I guess I don't know how to feel normal now...I really miss my cat. I miss her purring and laying beside me on the couch waiting for my husband to get home from work. I miss her telling me when it was her dinner time...
she was my alarm clock. She knew exactly when it was 4:30 and made sure I knew too.
I miss her running around and her craziness...although that has not been for some time now.
I just miss everything about her.
I took a nap today when Emm did and I woke up with the feeling she was on my shoulder but when I looked she was not there. I cried and cried and I still cry because I miss her so much.
I thought when I had learned about her tumor that I was going to accept it and be ok when the time had come to say goodbye...but I feel like I am not.
I am not ready and it is too late.
She is gone.
I know nobody wants to read this crap but I type it out because it is a way for me to get my feelings out and thank you to anyone who does read it.

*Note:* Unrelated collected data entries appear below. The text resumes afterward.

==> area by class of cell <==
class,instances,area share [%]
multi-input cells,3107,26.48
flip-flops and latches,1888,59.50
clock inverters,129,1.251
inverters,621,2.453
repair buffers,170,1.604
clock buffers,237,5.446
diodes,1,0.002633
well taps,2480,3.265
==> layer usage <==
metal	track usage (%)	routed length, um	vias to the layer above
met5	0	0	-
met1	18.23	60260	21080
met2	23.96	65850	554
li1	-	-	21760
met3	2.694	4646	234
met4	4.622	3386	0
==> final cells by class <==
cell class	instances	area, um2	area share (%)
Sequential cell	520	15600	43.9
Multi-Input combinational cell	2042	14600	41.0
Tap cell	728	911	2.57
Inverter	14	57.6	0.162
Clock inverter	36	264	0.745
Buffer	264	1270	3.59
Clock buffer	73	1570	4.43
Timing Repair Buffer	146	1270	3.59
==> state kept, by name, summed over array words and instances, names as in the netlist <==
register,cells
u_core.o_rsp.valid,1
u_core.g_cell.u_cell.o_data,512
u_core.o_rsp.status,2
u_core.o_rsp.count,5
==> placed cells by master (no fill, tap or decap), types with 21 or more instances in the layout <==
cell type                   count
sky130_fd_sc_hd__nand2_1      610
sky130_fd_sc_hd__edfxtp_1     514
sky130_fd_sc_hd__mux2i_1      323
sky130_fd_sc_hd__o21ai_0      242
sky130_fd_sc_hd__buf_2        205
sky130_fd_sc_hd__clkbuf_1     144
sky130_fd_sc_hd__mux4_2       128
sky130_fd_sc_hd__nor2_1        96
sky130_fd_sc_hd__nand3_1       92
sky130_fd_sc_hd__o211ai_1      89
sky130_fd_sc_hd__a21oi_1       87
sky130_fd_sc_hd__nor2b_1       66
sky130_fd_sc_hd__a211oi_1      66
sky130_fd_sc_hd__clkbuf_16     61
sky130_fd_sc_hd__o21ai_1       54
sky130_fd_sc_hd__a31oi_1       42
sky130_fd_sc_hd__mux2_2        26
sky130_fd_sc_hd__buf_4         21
==> src/sv/gb5_pkg.sv <==
// ============================================================================
// gb5_pkg
// Shared constants, codes and types of the streaming 5x5 Gaussian blur.
// ============================================================================
`default_nettype none

package gb5_pkg;

   // Frame geometry and pixel format.
   localparam int MAX_WIDTH    = 1024;
   localparam int COL_BITS     = $clog2(MAX_WIDTH);
   localparam int PIXEL_BITS   = 8;
   localparam int WIDTH_BITS   = 11;
   localparam int HEIGHT_BITS  = 13;
   localparam int ROW_BITS     = HEIGHT_BITS + 1;
   localparam int MIN_DIM      = 3;
   localparam int WIDTH_RESET  = 640;
   localparam int HEIGHT_RESET = 480;

   // Line store: four previous rows, each in its own slot.
   localparam int SLOTS     = 4;
   localparam int SLOT_BITS = 2;

   // Kernel and result format.
   localparam int TAPS      = 5;
   localparam int VSUM_BITS = PIXEL_BITS + 4;
   localparam int BLUR_BITS = 16;

   // Result queue.
   localparam int BURST         = 3;
   localparam int PUSH_BITS     = 2;
   localparam int FIFO_DEPTH    = 16;
   localparam int FIFO_PTR_BITS = $clog2(FIFO_DEPTH);
   localparam int FIFO_CNT_BITS = FIFO_PTR_BITS + 1;

   // Configuration port.
   localparam int CSR_IDX_BITS  = 8;
   localparam int CSR_DATA_BITS = 16;

   typedef enum logic [CSR_IDX_BITS-1:0] {
      REG_IMAGE_WIDTH  = 8'd0,
      REG_IMAGE_HEIGHT = 8'd1
   } csr_reg_type;

   typedef enum logic {
      OP_PIXEL = 1'b0,
      OP_FLUSH = 1'b1
   } op_type;

   typedef logic [PIXEL_BITS-1:0] pixel_type;
   typedef logic [VSUM_BITS-1:0]  vsum_type;
   typedef logic [BLUR_BITS-1:0]  blur_type;

   // One accepted item after the first register.
   typedef struct packed {
      pixel_type             cur;
      logic [SLOT_BITS-1:0]  slot;
      logic [SLOTS-1:0]      row_ok;
      logic                  first;
      logic                  emit;
      logic                  row_end;
      logic                  last;
   } item_type;

   // Access of the line store for one accepted item.
   typedef struct packed {
      logic                 en;
      logic [COL_BITS-1:0]  addr;
      logic [SLOT_BITS-1:0] slot;
      pixel_type            data;
   } store_cmd_type;

   typedef struct packed {
      blur_type blurred;
      logic     last;
   } result_type;

   // Up to three results written to the queue in one cycle.
   typedef struct packed {
      logic [PUSH_BITS-1:0]    count;
      result_type [BURST-1:0]  data;
   } push_type;

endpackage

`default_nettype wire

==> src/sv/gb5_filter.sv <==
// ============================================================================
// gb5_filter
// Separable kernel: vertical 1-4-6-4-1 sum of the new column into a window
// of five column sums, then horizontal sums for one or three results.
// ============================================================================
`default_nettype none

module gb5_filter (
   input  wire logic                                 clock,
   input  wire logic                                 reset,
   input  wire logic                                 item_valid,
   input  wire gb5_pkg::item_type                    item,
   input  wire gb5_pkg::pixel_type [gb5_pkg::SLOTS-1:0] rd_data,
   output gb5_pkg::push_type                         push,
   output logic                                      busy
);
   import gb5_pkg::*;

   // Weighted 1-4-6-4-1 sum of five pixels.
   function automatic vsum_type col_sum(input pixel_type p0, input pixel_type p1,
                                        input pixel_type p2, input pixel_type p3,
                                        input pixel_type p4);
      vsum_type a0, a1, a2, a3, a4;
      a0 = VSUM_BITS'(p0);
      a1 = VSUM_BITS'(p1);
      a2 = VSUM_BITS'(p2);
      a3 = VSUM_BITS'(p3);
      a4 = VSUM_BITS'(p4);
      return a0 + (a1 << 2) + (a2 << 2) + (a2 << 1) + (a3 << 2) + a4;
   endfunction

   // Weighted 1-4-6-4-1 sum of five column sums.
   function automatic blur_type row_sum(input vsum_type v0, input vsum_type v1,
                                        input vsum_type v2, input vsum_type v3,
                                        input vsum_type v4);
      blur_type b0, b1, b2, b3, b4;
      b0 = BLUR_BITS'(v0);
      b1 = BLUR_BITS'(v1);
      b2 = BLUR_BITS'(v2);
      b3 = BLUR_BITS'(v3);
      b4 = BLUR_BITS'(v4);
      return b0 + (b1 << 2) + (b2 << 2) + (b2 << 1) + (b3 << 2) + b4;
   endfunction

   pixel_type col [TAPS];
   vsum_type  v_new;
   vsum_type  win_ff [TAPS];
   vsum_type  win_in [TAPS];
   logic      valid_ff, valid_in;
   logic      emit_ff, row_end_ff, last_ff;
   blur_type  sum0, sum1, sum2;

   // New column: four stored rows, masked above the top, and the current pixel.
   always_comb begin
      for (int k = 0; k < SLOTS; k++) begin
         col[k] = item.row_ok[k] ? rd_data[item.slot + SLOT_BITS'(k)] : '0;
      end
      col[TAPS-1] = item.cur;
      v_new = col_sum(col[0], col[1], col[2], col[3], col[4]);
   end

   // Window shift; the first column of a row starts from an empty window.
   always_comb begin
      for (int j = 0; j < TAPS - 1; j++) begin
         win_in[j] = item.first ? '0 : win_ff[j + 1];
      end
      win_in[TAPS-1] = v_new;
      valid_in = item_valid;
   end

   always_ff @(posedge clock) begin
      if (reset) begin
         valid_ff <= 1'b0;
      end else begin
         valid_ff <= valid_in;
      end
   end

   always_ff @(posedge clock) begin
      if (item_valid) begin
         win_ff     <= win_in;
         emit_ff    <= item.emit;
         row_end_ff <= item.row_end;
         last_ff    <= item.last;
      end
   end

   // Result sums; at a row end two zero columns follow the last one.
   always_comb begin
      sum0 = row_sum(win_ff[0], win_ff[1], win_ff[2], win_ff[3], win_ff[4]);
      sum1 = row_sum(win_ff[1], win_ff[2], win_ff[3], win_ff[4], '0);
      sum2 = row_sum(win_ff[2], win_ff[3], win_ff[4], '0, '0);

      if (!valid_ff || !emit_ff) begin
         push.count = '0;
      end else if (row_end_ff) begin
         push.count = PUSH_BITS'(BURST);
      end else begin
         push.count = PUSH_BITS'(1);
      end
      push.data[0].blurred = sum0;
      push.data[0].last    = 1'b0;
      push.data[1].blurred = sum1;
      push.data[1].last    = 1'b0;
      push.data[2].blurred = sum2;
      push.data[2].last    = last_ff;
   end

   assign busy = valid_ff;

endmodule

`default_nettype wire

I started to paint today and I just feel lost.
I have always painted my Alley cat.
Always..she was the start of my paintings...she was the STAR of my paintings.
Now what do I do?
I started to paint a few things and I decided no black cats will be there...but of course I always paint black cats...so how is this going to work.
My dearest husband tells me to take some time off..but I dont' know how to do that. I have always painted..it is my passion and my love...as was my Alley Cat.
I have thought about getting another kitty but none will replace my Alley so I am not ready to do that just yet.
I feel that Alley will always be my first and only cat ever. Is that normal? I don't know but I know whenever I pick up a paintbrush I still want to paint her...I still want her in my life.